§ What to do
Below are some records; quote exactly the lines from the one that contains "export DONT_BUFFER_PORTS = 1" through the one that contains "localparam int unsigned FLAG_C = 1;", inclusive, and no others.

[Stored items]
--- --- ---
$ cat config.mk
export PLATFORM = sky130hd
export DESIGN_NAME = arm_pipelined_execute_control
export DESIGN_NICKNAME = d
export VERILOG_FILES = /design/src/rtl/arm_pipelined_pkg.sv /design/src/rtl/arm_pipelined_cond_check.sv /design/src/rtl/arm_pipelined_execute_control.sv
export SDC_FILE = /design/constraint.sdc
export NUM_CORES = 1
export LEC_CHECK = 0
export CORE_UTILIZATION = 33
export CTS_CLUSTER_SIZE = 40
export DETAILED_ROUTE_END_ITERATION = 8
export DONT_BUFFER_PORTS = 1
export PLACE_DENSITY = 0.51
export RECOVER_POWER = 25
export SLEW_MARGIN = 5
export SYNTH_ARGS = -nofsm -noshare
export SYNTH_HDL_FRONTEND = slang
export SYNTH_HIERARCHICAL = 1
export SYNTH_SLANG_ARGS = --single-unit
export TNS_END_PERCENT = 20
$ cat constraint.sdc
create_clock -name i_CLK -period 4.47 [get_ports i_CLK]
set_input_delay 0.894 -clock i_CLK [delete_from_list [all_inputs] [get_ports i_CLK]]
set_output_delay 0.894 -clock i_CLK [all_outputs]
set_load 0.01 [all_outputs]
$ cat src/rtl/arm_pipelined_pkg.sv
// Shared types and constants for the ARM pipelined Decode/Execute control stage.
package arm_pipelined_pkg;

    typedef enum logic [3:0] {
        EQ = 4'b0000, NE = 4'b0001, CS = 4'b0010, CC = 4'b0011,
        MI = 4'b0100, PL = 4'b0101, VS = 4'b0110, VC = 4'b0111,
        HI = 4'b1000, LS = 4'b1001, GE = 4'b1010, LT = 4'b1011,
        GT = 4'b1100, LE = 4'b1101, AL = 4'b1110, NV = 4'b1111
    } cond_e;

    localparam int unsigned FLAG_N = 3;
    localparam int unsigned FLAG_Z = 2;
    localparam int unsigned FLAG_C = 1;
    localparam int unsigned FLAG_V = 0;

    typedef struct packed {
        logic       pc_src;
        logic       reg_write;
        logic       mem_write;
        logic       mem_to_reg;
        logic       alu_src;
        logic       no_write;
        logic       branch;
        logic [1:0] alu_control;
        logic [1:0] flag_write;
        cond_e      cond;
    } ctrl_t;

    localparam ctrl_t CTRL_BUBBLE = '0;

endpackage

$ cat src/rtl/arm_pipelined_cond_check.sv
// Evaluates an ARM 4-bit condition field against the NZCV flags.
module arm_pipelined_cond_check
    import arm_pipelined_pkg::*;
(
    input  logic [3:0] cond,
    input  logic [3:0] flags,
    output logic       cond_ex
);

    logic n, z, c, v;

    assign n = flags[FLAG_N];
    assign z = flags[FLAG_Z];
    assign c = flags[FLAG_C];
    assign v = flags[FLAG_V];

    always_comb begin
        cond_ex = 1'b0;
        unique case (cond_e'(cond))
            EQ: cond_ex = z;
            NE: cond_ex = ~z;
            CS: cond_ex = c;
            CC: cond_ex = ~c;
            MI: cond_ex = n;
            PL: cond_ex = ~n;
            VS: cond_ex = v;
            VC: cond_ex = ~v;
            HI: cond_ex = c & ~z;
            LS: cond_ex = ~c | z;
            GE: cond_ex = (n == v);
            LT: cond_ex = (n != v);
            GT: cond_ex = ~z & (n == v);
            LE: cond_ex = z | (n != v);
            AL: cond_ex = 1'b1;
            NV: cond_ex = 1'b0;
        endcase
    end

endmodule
--- --- ---
§ Worked solution
export DONT_BUFFER_PORTS = 1
export PLACE_DENSITY = 0.51
export RECOVER_POWER = 25
export SLEW_MARGIN = 5
export SYNTH_ARGS = -nofsm -noshare
export SYNTH_HDL_FRONTEND = slang
export SYNTH_HIERARCHICAL = 1
export SYNTH_SLANG_ARGS = --single-unit
export TNS_END_PERCENT = 20
$ cat constraint.sdc
create_clock -name i_CLK -period 4.47 [get_ports i_CLK]
set_input_delay 0.894 -clock i_CLK [delete_from_list [all_inputs] [get_ports i_CLK]]
set_output_delay 0.894 -clock i_CLK [all_outputs]
set_load 0.01 [all_outputs]
$ cat src/rtl/arm_pipelined_pkg.sv
// Shared types and constants for the ARM pipelined Decode/Execute control stage.
package arm_pipelined_pkg;

    typedef enum logic [3:0] {
        EQ = 4'b0000, NE = 4'b0001, CS = 4'b0010, CC = 4'b0011,
        MI = 4'b0100, PL = 4'b0101, VS = 4'b0110, VC = 4'b0111,
        HI = 4'b1000, LS = 4'b1001, GE = 4'b1010, LT = 4'b1011,
        GT = 4'b1100, LE = 4'b1101, AL = 4'b1110, NV = 4'b1111
    } cond_e;

    localparam int unsigned FLAG_N = 3;
    localparam int unsigned FLAG_Z = 2;
    localparam int unsigned FLAG_C = 1;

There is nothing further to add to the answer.